There’s also the responsibility that comes with being a child of someone with Alzheimer’s.
Smith’s father was diagnosed five years ago in his home state of Washington, putting 3,000 miles between the two during a time when family ties already are strained as relationships slowly become one-sided.
Smith’s initial interest in Alzheimer’s came about after his father was diagnosed, and he wanted to learn all he could about what his mother was going through as a caregiver and what was physically happening to his dad. He put aside other film projects and shifted priorities when the idea for this one nagged.
“Working on this story, I’ve sat through many hours with social workers and Leandra, who let me in on those discussions,” he says. “You can imagine I’m taking notes not just for my story, but as a learning process.”
Manos and Smith connected online in a forum for caregivers where he proposed the project and put out a call to work with someone nearby. Back then, George Manos still had long periods of rational thought and agreed on his own to participate. Leandra Manos has an interest in writing, and thought she might contribute an essay to the full project someday.
“I sat down for probably several hours, maybe as many as three hours before I even brought a camera, just talking to Leandra, outside in the early spring last year, about the story and her circumstances and her dad’s circumstances,” Smith says. “She’s made tremendous sacrifices and she’s really an inspiration, her love and her dedication. She’s sacrificed pretty much everything to care for her father. She’s very patient with him, which I find to be very inspiring, because there’s something about this that can be frustrating. It’s not so much you’re frustrated with the human being; you’re frustrated with the disease itself and what it’s doing to them.”
In one picture from a session together, Smith photographed Leandra and George Manos sitting in a pew at St. Spyridon Greek Orthodox Cathedral in Worcester, Massachusetts. Leandra Manos is connected to her surroundings, eyes fixed on something above her whether spiritual or tangible, while George Manos gazes distantly ahead.

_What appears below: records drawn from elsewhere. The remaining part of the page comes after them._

File: src/rtl/cuc_linefill.v
// Speculative linefill sequencer toward the level-2 controller
`include "cuc_map.vh"

module cuc_linefill (
  mclk,
  nrst,
  clkEn,
  specEnable,
  fillReq,
  fillReady,
  lookupDone,
  lookupMiss,
  l2SpecFill,
  l2ConfirmFill
);
  input  wire mclk;
  input  wire nrst;
  input  wire clkEn;
  input  wire specEnable;
  input  wire fillReq;
  output wire fillReady;
  input  wire lookupDone;
  input  wire lookupMiss;
  output wire l2SpecFill;
  output wire l2ConfirmFill;

  localparam LF_IDLE = `CUC_LF_IDLE;
  localparam LF_WAIT = `CUC_LF_WAIT;

  reg [1:0] state_q;
  reg [1:0] state_d;

  // One speculative fill in flight; waits for its tag lookup result
  always @* begin
    state_d = state_q;
    case (state_q)
      LF_IDLE: begin
        if (l2SpecFill) begin
          state_d = LF_WAIT;
        end
      end
      LF_WAIT: begin
        if (lookupDone) begin
          state_d = LF_IDLE;
        end
      end
      default: begin
        state_d = LF_IDLE;
      end
    endcase
  end

  always @(posedge mclk or negedge nrst) begin
    if (!nrst) begin
      state_q <= LF_IDLE;
    end else if (clkEn) begin
      state_q <= state_d;
    end
  end

  // Disabled: every request passes and nothing is sent speculatively
  assign fillReady     = !specEnable || (state_q == LF_IDLE);
  assign l2SpecFill    = specEnable && fillReq && (state_q == LF_IDLE);
  assign l2ConfirmFill = (state_q == LF_WAIT) && lookupDone && lookupMiss;
endmodule
### src/rtl/irq_timer_pkg.sv
package irq_timer_pkg;

    // Internal processor clock divided by four drives timer zero, and timer one except in external clock mode.
    localparam int         INT_CLK_DIV   = 4;
    localparam int         NUM_IRQ       = 6;

    // Register byte offsets (low eight address bits).
    localparam logic [7:0] OFF_TMR_CTRL  = 8'h00;
    localparam logic [7:0] OFF_T0_DATA   = 8'h04;
    localparam logic [7:0] OFF_T1_DATA   = 8'h08;
    localparam logic [7:0] OFF_PRESCALE  = 8'h0c;
    localparam logic [7:0] OFF_IRQ_REQ   = 8'h10;
    localparam logic [7:0] OFF_IRQ_MASK  = 8'h14;
    localparam logic [7:0] OFF_IRQ_PRIO  = 8'h18;
    localparam logic [7:0] OFF_P3_MODE   = 8'h1c;
    localparam logic [7:0] OFF_P2_MODE   = 8'h20;
    localparam logic [7:0] OFF_POWER     = 8'h24;

    // Timer control, prescale, mask and power register fields.
    localparam int         TC_T0_LOAD    = 0;
    localparam int         TC_T0_RUN     = 1;
    localparam int         TC_T0_CONT    = 2;
    localparam int         TC_T1_LOAD    = 3;
    localparam int         TC_T1_RUN     = 4;
    localparam int         TC_T1_CONT    = 5;
    localparam int         TC_T1_MODE_LO = 6;
    localparam int         PS_T1_LO      = 8;
    localparam int         MASK_GLOBAL   = 7;
    localparam int         PWR_HALT_BIT  = 0;
    localparam int         PWR_STOP_BIT  = 1;

    localparam logic [7:0]  P2_MODE_RST  = 8'hff;
    localparam logic [15:0] STOP_RESTART = 16'h000c;

    typedef enum logic [1:0] {
        PWR_RUN  = 2'b00,
        PWR_HALT = 2'b01,
        PWR_STOP = 2'b11
    } pwr_e;

    typedef enum logic [2:0] {
        T1_INTERNAL  = 3'b000,
        T1_EXT_CLOCK = 3'b001,
        T1_RETRIG    = 3'b011,
        T1_NONRETRIG = 3'b010,
        T1_GATE      = 3'b110
    } t1_mode_e;

    typedef struct packed {
        logic [7:0] reload;
        logic [5:0] pscale;
        logic [7:0] cnt;
        logic [5:0] pre;
        logic       run;
        logic       cont;
    } tmr_s;

    typedef struct packed {
        logic        int_req;
        logic [15:0] int_vector;
        logic        cpu_clk_en;
        logic        osc_en;
        logic        restart;
        logic [15:0] restart_addr;
    } core_out_s;

    typedef struct packed {
        logic [2:0]  sync1;
        logic [2:0]  sync2;
        logic [2:0]  sync3;
        logic        stop1;
        logic        stop2;
        logic [1:0]  div;
        tmr_s [1:0]  tmr;
        t1_mode_e    t1_mode;
        logic [5:0]  pend;
        logic [5:0]  mask;
        logic        gen;
        logic [2:0]  prio;
        logic        req;
        logic [2:0]  sel;
        logic [2:0]  p3_analog;
        logic [7:0]  p2m;
        pwr_e        pwr;
        logic        restart;
        logic        dp_act;
        logic        dp_wr;
        logic [7:0]  dp_addr;
        logic        rd_ok;
        logic [31:0] rdata;
    } unit_state_s;

endpackage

“This is their home church, and one of the things dementia does is just steal an awareness of what’s going on,” Smith says of the photograph. “She’s very engaged, and he’s there but he’s not. He’s not even thinking about his life and raising his children there, all the things that would flood back normally.”
Other images show just what Manos does for her father and all the routine care a person would need. In captions to the still images, Smith notes that Manos left full-time work, rented out the top floor of her home to earn an income, converted the front room of the first floor into a suitable living space, and plunged in as a 24/7 caregiver.
Respite nurses give her time to step away, but being the primary caregiver is an omnipresent responsibility, Smith explains, so much so that Manos has made her bed on the floor beside her father’s to keep him from wandering in the middle of the night.
“That’s loving, caring commitment, it says a lot of things there,” Smith says of the image.
When the three commenced the project, Smith says Manos urged him to portray the harsh realities that come with Alzheimer’s, not gloss over the crudest parts of what the disease brings.
Eventually, that’s death.
On Sept. 22, Manos lay on the floor of an exam room at Bolton Veterinary Hospital, curled up for the last time with her 14-year-old dog, Tiki, who had cancer and was to be euthanized. The film shows those last moments together – caregiver and companion – wrestling with death.
It’s a critical scene in the film.
“I’ve somewhat come to peace with it,” Smith says of his father’s diagnosis. “I can’t tell you I had peace with it before – and maybe peace isn’t the right word, maybe it’s understanding. Maybe that’s what I was searching for, some level of understanding.”